Expect 2015 to bring greater awareness of SCF options, moderately higher numbers of firms automating their P2P processes, and more top-tier signatories to the SupplierPay Pledge. Look, also, for expansions of both discounting and SCF programs and additional entrants in the market aiming to facilitate them. Finally, as these leading companies put programs in practice, look for proof. There really is something there, and while it may look like greenwashing, it doesn’t have to be.

Prompt payment, at least for small suppliers, has gotten a great deal of attention this year. Nearly fifty companies, many of which are globally recognized brands, have signed onto the White House’s SupplierPay Pledge. Under the initiative, signatories pledge to pay SMB suppliers more quickly, or to provide access to alternative funding to accomplish the same goal. It’s great news for SMBs and an incredibly important development for the market as a whole.

This effort has brought a lot of attention to supply chain finance and is pushing the continued evolution and expansion of that term. It does not directly replace pre-manufacturing or pre-export finance.

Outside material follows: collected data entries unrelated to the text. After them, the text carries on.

`config.mk`:
```
export PLATFORM = sky130hd
export DESIGN_NAME = cache_miss_handler
export DESIGN_NICKNAME = d
export VERILOG_FILES = /design/src/rtl/cache_miss_handler.sv
export SDC_FILE = /design/constraint.sdc
export NUM_CORES = 1
export LEC_CHECK = 0
export ABC_AREA = 1
export CORE_AREA = 2 2 114 116
export CTS_CLUSTER_DIAMETER = 30
export DETAILED_ROUTE_END_ITERATION = 6
export DIE_AREA = 0 0 116 118
export PLACE_DENSITY = 0.7
export SLEW_MARGIN = 20
export SYNTH_ARGS = -nofsm -noshare
export SYNTH_HDL_FRONTEND = slang
export SYNTH_SLANG_ARGS = --single-unit
```
`constraint.sdc`:
```
create_clock -name clk -period 1.6 [get_ports clk]
set_clock_uncertainty 0.2 [all_clocks]
set_input_delay 0.24 -clock clk [delete_from_list [all_inputs] [get_ports clk]]
set_output_delay 0.24 -clock clk [all_outputs]
set_load 0.005 [all_outputs]
```
[src/rtl/regfile_wr_decoder.sv]
// Registered multi-port write-select decoder with a pending-write busy scoreboard.
// The highest-index port wins a same-address collision, and the zero register is never selected.
module regfile_wr_decoder #(
  parameter int INPUT_WIDTH = 5,
  parameter int NUM_PORTS   = 2,
  parameter int ZERO_REG    = 31
) (
  input  logic                                 clk,
  input  logic                                 reset,
  input  logic [NUM_PORTS-1:0]                 wr_en,
  input  logic [NUM_PORTS*INPUT_WIDTH-1:0]     wr_addr,
  input  logic                                 rsv_en,
  input  logic [INPUT_WIDTH-1:0]               rsv_addr,
  output logic [NUM_PORTS*(2**INPUT_WIDTH)-1:0] sel,
  output logic                                 conflict,
  output logic [(2**INPUT_WIDTH)-1:0]          busy,
  output logic                                 any_busy
);

  localparam int NREG = 2**INPUT_WIDTH;
  localparam logic [INPUT_WIDTH-1:0] ZERO_ADDR = INPUT_WIDTH'(ZERO_REG);

  logic [NUM_PORTS-1:0]      valid;
  logic [NUM_PORTS-1:0]      keep;
  logic [NUM_PORTS*NREG-1:0] sel_next;
  logic [NREG-1:0]           clear_vec;
  logic [NREG-1:0]           set_vec;
  logic [NREG-1:0]           busy_next;
  logic                      conflict_next;

  always_comb begin
    valid     = '0;
    keep      = '0;
    sel_next  = '0;
    clear_vec = '0;
    set_vec   = '0;

    for (int p = 0; p < NUM_PORTS; p++) begin
      valid[p] = wr_en[p] && (wr_addr[p*INPUT_WIDTH +: INPUT_WIDTH] != ZERO_ADDR);
    end

    // A valid port survives only if no higher-index valid port targets the same register.
    for (int p = 0; p < NUM_PORTS; p++) begin
      keep[p] = valid[p];
      for (int q = p + 1; q < NUM_PORTS; q++) begin
        if (valid[q] && (wr_addr[q*INPUT_WIDTH +: INPUT_WIDTH] ==
                         wr_addr[p*INPUT_WIDTH +: INPUT_WIDTH])) begin
          keep[p] = 1'b0;
        end
      end
      if (keep[p]) begin
        sel_next[p*NREG +: NREG] = NREG'(1) << wr_addr[p*INPUT_WIDTH +: INPUT_WIDTH];
      end
      clear_vec = clear_vec | sel_next[p*NREG +: NREG];
    end

    conflict_next = |(valid & ~keep);

    if (rsv_en && (rsv_addr != ZERO_ADDR)) begin
      set_vec = NREG'(1) << rsv_addr;
    end

    // A new reservation outranks the retirement of the previous producer.
    busy_next = (busy & ~clear_vec) | set_vec;
  end

  always_ff @(posedge clk) begin
    if (reset) begin
      sel      <= '0;
      conflict <= 1'b0;
      busy     <= '0;
    end else begin
      sel      <= sel_next;
      conflict <= conflict_next;
      busy     <= busy_next;
    end
  end

  assign any_busy = |busy;

endmodule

This new wave of SCF is purely focused on accelerating payment after an invoice has been approved. The indirect effect of better working capital management for suppliers may lessen the need for more traditional trade finance, to the extent that it has been used to make up for gaps from extended receivables. Where earlier-stage financing is more of a risk-management mechanism, ensuring some funding of specific manufacturing projects, for example, there is no reason to expect change.

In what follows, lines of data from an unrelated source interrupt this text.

===== src/rtl/uart_boot_loader.sv =====
// UART boot loader: announces 0x99, loads a length-prefixed big-endian image into imem, acks 0xAA.
// Define LOADER_CSUM_EN to require a trailing XOR checksum byte after the body.
module uart_boot_loader #(
  parameter int ADDR_W = 14
) (
  input  logic              clk,
  input  logic              rstn,
  input  logic [7:0]        rdata,
  input  logic              rdata_ready,
  input  logic              ferr,
  output logic [7:0]        sdata,
  output logic              tx_start,
  input  logic              tx_busy,
  output logic              imem_we,
  output logic [ADDR_W-1:0] imem_addr,
  output logic [31:0]       imem_wdata,
  output logic              boot_done,
  output logic              err
);

  typedef enum logic [2:0] {
    S_ANN,
    S_HDR,
    S_BODY,
`ifdef LOADER_CSUM_EN
    S_CSUM,
`endif
    S_ACK,
    S_DONE,
    S_ERR
  } state_t;

`ifdef LOADER_CSUM_EN
  localparam state_t S_POST = S_CSUM;
`else
  localparam state_t S_POST = S_ACK;
`endif

  localparam logic [32:0] MAX_WORDS = 33'd1 << ADDR_W;

  state_t          state;
  logic [1:0]      byte_cnt;
  logic [23:0]     shift;
  logic [ADDR_W:0] word_cnt;
  logic [ADDR_W:0] word_idx;
  logic            tx_guard;
  logic            ee_sent;
  logic [31:0]     full;
  logic            can_tx;
`ifdef LOADER_CSUM_EN
  logic [7:0]      csum;
`endif

  assign full = {shift, rdata};
  // tx_busy lags tx_start by a cycle, so block starts while a pulse or its shadow is in flight
  assign can_tx = !tx_busy && !tx_start && !tx_guard;

  always_ff @(posedge clk) begin
    if (!rstn) begin
      state      <= S_ANN;
      byte_cnt   <= 2'd0;
      shift      <= 24'd0;
      word_cnt   <= '0;
      word_idx   <= '0;
      tx_guard   <= 1'b0;
      ee_sent    <= 1'b0;
      sdata      <= 8'd0;
      tx_start   <= 1'b0;
      imem_we    <= 1'b0;
      imem_addr  <= '0;
      imem_wdata <= 32'd0;
      boot_done  <= 1'b0;
      err        <= 1'b0;
`ifdef LOADER_CSUM_EN
      csum       <= 8'd0;
`endif
    end else begin
      tx_start <= 1'b0;
      imem_we  <= 1'b0;
      tx_guard <= tx_start;
      case (state)
        S_ANN: begin
          if (can_tx) begin
            tx_start <= 1'b1;
            sdata    <= 8'h99;
            state    <= S_HDR;
          end
        end
        S_HDR: begin
          if (rdata_ready) begin
            if (ferr) begin
              state <= S_ERR;
              err   <= 1'b1;
            end else begin
              shift    <= full[23:0];
              byte_cnt <= byte_cnt + 2'd1;
              if (byte_cnt == 2'd3) begin
                if (full == 32'd0) begin
                  state <= S_POST;
                end else if ({1'b0, full} > MAX_WORDS) begin
                  state <= S_ERR;
                  err   <= 1'b1;
                end else begin
                  word_cnt <= full[ADDR_W:0];
                  state    <= S_BODY;
                end
              end
            end
          end
        end
        S_BODY: begin
          if (rdata_ready) begin
            if (ferr) begin
              state <= S_ERR;
              err   <= 1'b1;
            end else begin
              shift    <= full[23:0];
              byte_cnt <= byte_cnt + 2'd1;
`ifdef LOADER_CSUM_EN
              csum     <= csum ^ rdata;
`endif
              if (byte_cnt == 2'd3) begin
                imem_we    <= 1'b1;
                imem_addr  <= word_idx[ADDR_W-1:0];
                imem_wdata <= full;
                word_idx   <= word_idx + 1'b1;
                if (word_idx + 1'b1 == word_cnt)
                  state <= S_POST;
              end
            end
          end
        end
`ifdef LOADER_CSUM_EN
        S_CSUM: begin
          if (rdata_ready) begin
            if (ferr || rdata != csum) begin
              state <= S_ERR;
              err   <= 1'b1;
            end else begin
              state <= S_ACK;
            end
          end
        end
`endif
        S_ACK: begin
          if (can_tx) begin
            tx_start <= 1'b1;
            sdata    <= 8'hAA;
            state    <= S_DONE;
          end
        end
        S_DONE: begin
          boot_done <= 1'b1;
        end
        S_ERR: begin
          err <= 1'b1;
          if (!ee_sent && can_tx) begin
            tx_start <= 1'b1;
            sdata    <= 8'hEE;
            ee_sent  <= 1'b1;
          end
        end
        default: begin
          state <= S_ERR;
          err   <= 1'b1;
        end
      endcase
    end
  end

endmodule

Because the term “supply chain finance” is evolving, so too is the context within which we discuss it. It should be viewed alongside related options like buyer-financed discounting programs: mechanisms for advancing funds to suppliers more quickly, which differ mainly in the source of the funds used. These options are predicated on efficiently receiving, reviewing and approving invoices. Without this piece of the puzzle, payments are delayed until near (or past) their due dates, and the window for gaining additional benefits closes.

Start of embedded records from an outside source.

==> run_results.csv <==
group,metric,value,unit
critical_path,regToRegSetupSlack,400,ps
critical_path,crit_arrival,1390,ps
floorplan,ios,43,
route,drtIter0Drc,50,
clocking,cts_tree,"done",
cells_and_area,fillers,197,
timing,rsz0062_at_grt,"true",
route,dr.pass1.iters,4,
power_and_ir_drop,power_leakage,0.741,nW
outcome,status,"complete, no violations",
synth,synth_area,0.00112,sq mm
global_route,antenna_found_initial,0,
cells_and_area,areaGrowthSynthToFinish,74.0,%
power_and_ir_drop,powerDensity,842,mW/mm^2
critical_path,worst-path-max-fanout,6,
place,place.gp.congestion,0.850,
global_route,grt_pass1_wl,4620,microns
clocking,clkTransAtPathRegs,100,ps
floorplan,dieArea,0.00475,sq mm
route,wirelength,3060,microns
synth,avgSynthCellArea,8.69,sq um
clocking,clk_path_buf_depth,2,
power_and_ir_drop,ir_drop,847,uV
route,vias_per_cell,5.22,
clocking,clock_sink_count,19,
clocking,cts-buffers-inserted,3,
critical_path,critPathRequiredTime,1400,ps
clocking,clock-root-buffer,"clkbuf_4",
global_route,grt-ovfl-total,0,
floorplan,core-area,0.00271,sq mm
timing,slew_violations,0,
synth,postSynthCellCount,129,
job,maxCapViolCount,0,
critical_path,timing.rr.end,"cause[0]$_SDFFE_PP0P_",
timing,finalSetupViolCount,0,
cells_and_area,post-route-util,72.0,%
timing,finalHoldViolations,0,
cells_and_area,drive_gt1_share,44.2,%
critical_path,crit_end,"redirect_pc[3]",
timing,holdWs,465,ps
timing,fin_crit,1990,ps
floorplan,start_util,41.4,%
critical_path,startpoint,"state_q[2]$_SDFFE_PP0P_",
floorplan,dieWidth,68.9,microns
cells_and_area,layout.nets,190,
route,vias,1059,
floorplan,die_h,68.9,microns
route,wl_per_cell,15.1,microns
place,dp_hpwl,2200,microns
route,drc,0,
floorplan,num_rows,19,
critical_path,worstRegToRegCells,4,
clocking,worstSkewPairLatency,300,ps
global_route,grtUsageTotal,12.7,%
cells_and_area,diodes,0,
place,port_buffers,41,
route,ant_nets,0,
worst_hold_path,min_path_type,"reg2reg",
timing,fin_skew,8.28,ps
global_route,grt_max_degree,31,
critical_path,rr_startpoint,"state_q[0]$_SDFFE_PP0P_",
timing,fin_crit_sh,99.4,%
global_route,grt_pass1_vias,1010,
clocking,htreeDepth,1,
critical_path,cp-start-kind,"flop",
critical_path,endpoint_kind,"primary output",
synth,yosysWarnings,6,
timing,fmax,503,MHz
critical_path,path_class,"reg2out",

Automation in procure-to-pay can take many forms. Often, it means transitioning to higher volumes of electronic invoices and finding an efficient way to extract data from the portion of invoices that remain paper-based. For 70 percent of the highest performers in the Institute of Financial Operations’ 2014 AP Automation Study, it also means tying purchase order automation to their invoice automation initiatives. This provides data against which invoices can be automatically matched, improving straight-through processing rates and increasing the pool of potential payments under a discounting or SCF program.

Especially in the context of discounting, this newfound efficiency is a huge boon for buyers. With competitive rates, SCF programs can be equally as valuable to suppliers as well. The question isn’t how far above zero the financing rate is; the real question is how far it is below the rate at which suppliers would normally finance their operations. While some may be healthy enough to run purely off of operational cash flows, the vast majority will look elsewhere for financing. If SCF programs are competitive with banks and factors, both buyer and supplier are better off. 

                                                               The Outlook

Expect 2015 to bring greater awareness of SCF options, moderately higher numbers of firms automating their P2P processes, and more top-tier signatories to the SupplierPay Pledge. Look, also, for expansions of both discounting and SCF programs and additional entrants in the market aiming to facilitate them. Finally, as these leading companies put programs in practice, look for proof. There really is something there, and while it may look like greenwashing, it doesn’t have to be.